What leadership change did Kennametal (KMT) announce in this 8-K?

Kennametal announced that Amanda Cole will become Vice President and Chief Human Resources Officer on July 21, 2026, succeeding longtime executive Judith Bacchus. Bacchus will remain Vice President and Chief Administrative Officer until her planned retirement on or about October 1, 2026.

What is Amanda Cole’s compensation package at Kennametal (KMT)?

Amanda Cole will receive a $375,000 annual base salary and a $58,000 sign-on cash bonus. She also gets a special $300,000 long-term incentive grant in restricted stock units plus ongoing annual long-term incentives targeted at $375,000 starting in fiscal year 2027.

How are Amanda Cole’s long-term incentive awards at Kennametal (KMT) structured?

Her special $300,000 grant consists of restricted stock units, with $200,000 cliff vesting after two years and $100,000 after three years. From fiscal 2027, annual grants target $375,000, split 40% RSUs with three-year ratable vesting and 60% PSUs vesting after three years based on performance.

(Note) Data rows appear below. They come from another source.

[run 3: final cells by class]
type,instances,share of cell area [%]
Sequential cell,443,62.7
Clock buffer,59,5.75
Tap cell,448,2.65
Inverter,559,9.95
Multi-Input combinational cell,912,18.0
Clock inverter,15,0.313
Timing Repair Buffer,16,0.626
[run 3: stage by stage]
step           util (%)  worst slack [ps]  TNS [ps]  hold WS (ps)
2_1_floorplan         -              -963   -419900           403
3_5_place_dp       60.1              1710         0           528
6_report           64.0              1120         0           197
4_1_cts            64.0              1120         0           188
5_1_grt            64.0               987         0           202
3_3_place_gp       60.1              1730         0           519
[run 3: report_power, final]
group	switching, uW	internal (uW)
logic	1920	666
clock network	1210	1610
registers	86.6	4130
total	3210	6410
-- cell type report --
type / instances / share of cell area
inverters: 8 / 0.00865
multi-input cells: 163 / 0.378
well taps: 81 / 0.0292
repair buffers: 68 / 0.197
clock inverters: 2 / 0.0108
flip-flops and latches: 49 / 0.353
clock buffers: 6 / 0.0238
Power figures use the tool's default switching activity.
### src/flat_wrapper.sv
// flat-port wrapper written by rule: the top's interface ports become plain ports
module stream_uart_tx_flat 
#(
    parameter int CLK_DIV   = 434,
    parameter int STOP_BITS = 1
)
  (clk, rstn, tx, busy, s_itvalid, s_itdata, s_itready);
  stream_if s_i ();
  input  logic clk;
  input  logic rstn;
  output logic tx;
  output logic busy;
  input wire logic [$bits(s_i.itvalid)-1:0] s_itvalid;
  input wire logic [$bits(s_i.itdata)-1:0] s_itdata;
  output wire logic [$bits(s_i.itready)-1:0] s_itready;
  assign s_i.itvalid = s_itvalid;
  assign s_i.itdata = s_itdata;
  assign s_itready = s_i.itready;
  stream_uart_tx #(.CLK_DIV(CLK_DIV), .STOP_BITS(STOP_BITS)) u_core (.clk(clk), .rstn(rstn), .s(s_i), .tx(tx), .busy(busy));
endmodule
### config.mk
export PLATFORM = sky130hd
export DESIGN_NAME = stream_uart_tx_flat
export DESIGN_NICKNAME = d
export VERILOG_FILES = /design/src/rtl/stream_if.sv /design/src/rtl/stream_uart_tx.sv /design/src/flat_wrapper.sv
export SDC_FILE = /design/constraint.sdc
export NUM_CORES = 1
export LEC_CHECK = 0
export BUFFER_PORTS_ARGS = -buffer_cell sky130_fd_sc_hd__buf_2
export CORE_MARGIN = 5
export CORE_UTILIZATION = 59
export CTS_BUF_LIST = sky130_fd_sc_hd__clkbuf_2 sky130_fd_sc_hd__clkbuf_4 sky130_fd_sc_hd__clkbuf_8
export CTS_CLUSTER_SIZE = 8
export DETAILED_ROUTE_END_ITERATION = 7
export HOLD_SLACK_MARGIN = 0.06
export MAX_ROUTING_LAYER = met4
export PLACE_DENSITY_LB_ADDON = 0.2
export SETUP_SLACK_MARGIN = 0.05
export SLEW_MARGIN = 20
export SYNTH_ARGS = -nofsm -noshare
export SYNTH_HDL_FRONTEND = slang
export SYNTH_SLANG_ARGS = --single-unit
export TNS_END_PERCENT = 20
### constraint.sdc
create_clock -name clk -period 2.52 [get_ports clk]
set_input_delay 0.252 -clock clk [delete_from_list [all_inputs] [get_ports clk]]
set_output_delay 0.252 -clock clk [all_outputs]
set_load 0.01 [all_outputs]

What annual bonus opportunity will Amanda Cole have at Kennametal (KMT)?

Amanda Cole will participate in Kennametal’s Annual Incentive Plan starting in fiscal 2027 with a target bonus equal to 50% of her base salary. Under the plan design, she can earn up to 200% of that target based on company and individual performance outcomes.

What severance and change-in-control protections does Amanda Cole receive at Kennametal (KMT)?

If Kennametal terminates her without cause before a change in control, she is eligible for 12 months of severance. If she resigns for good reason or is terminated without cause around a change in control, she receives two times her base salary and two times her target bonus.

Does Amanda Cole’s employment agreement with Kennametal (KMT) include non-compete terms?

Yes. If Kennametal terminates her without cause, she is restricted from competing for one year in areas where it does business. If she resigns voluntarily or after a change in control, the non-compete extends to two years, and confidentiality obligations always remain in force.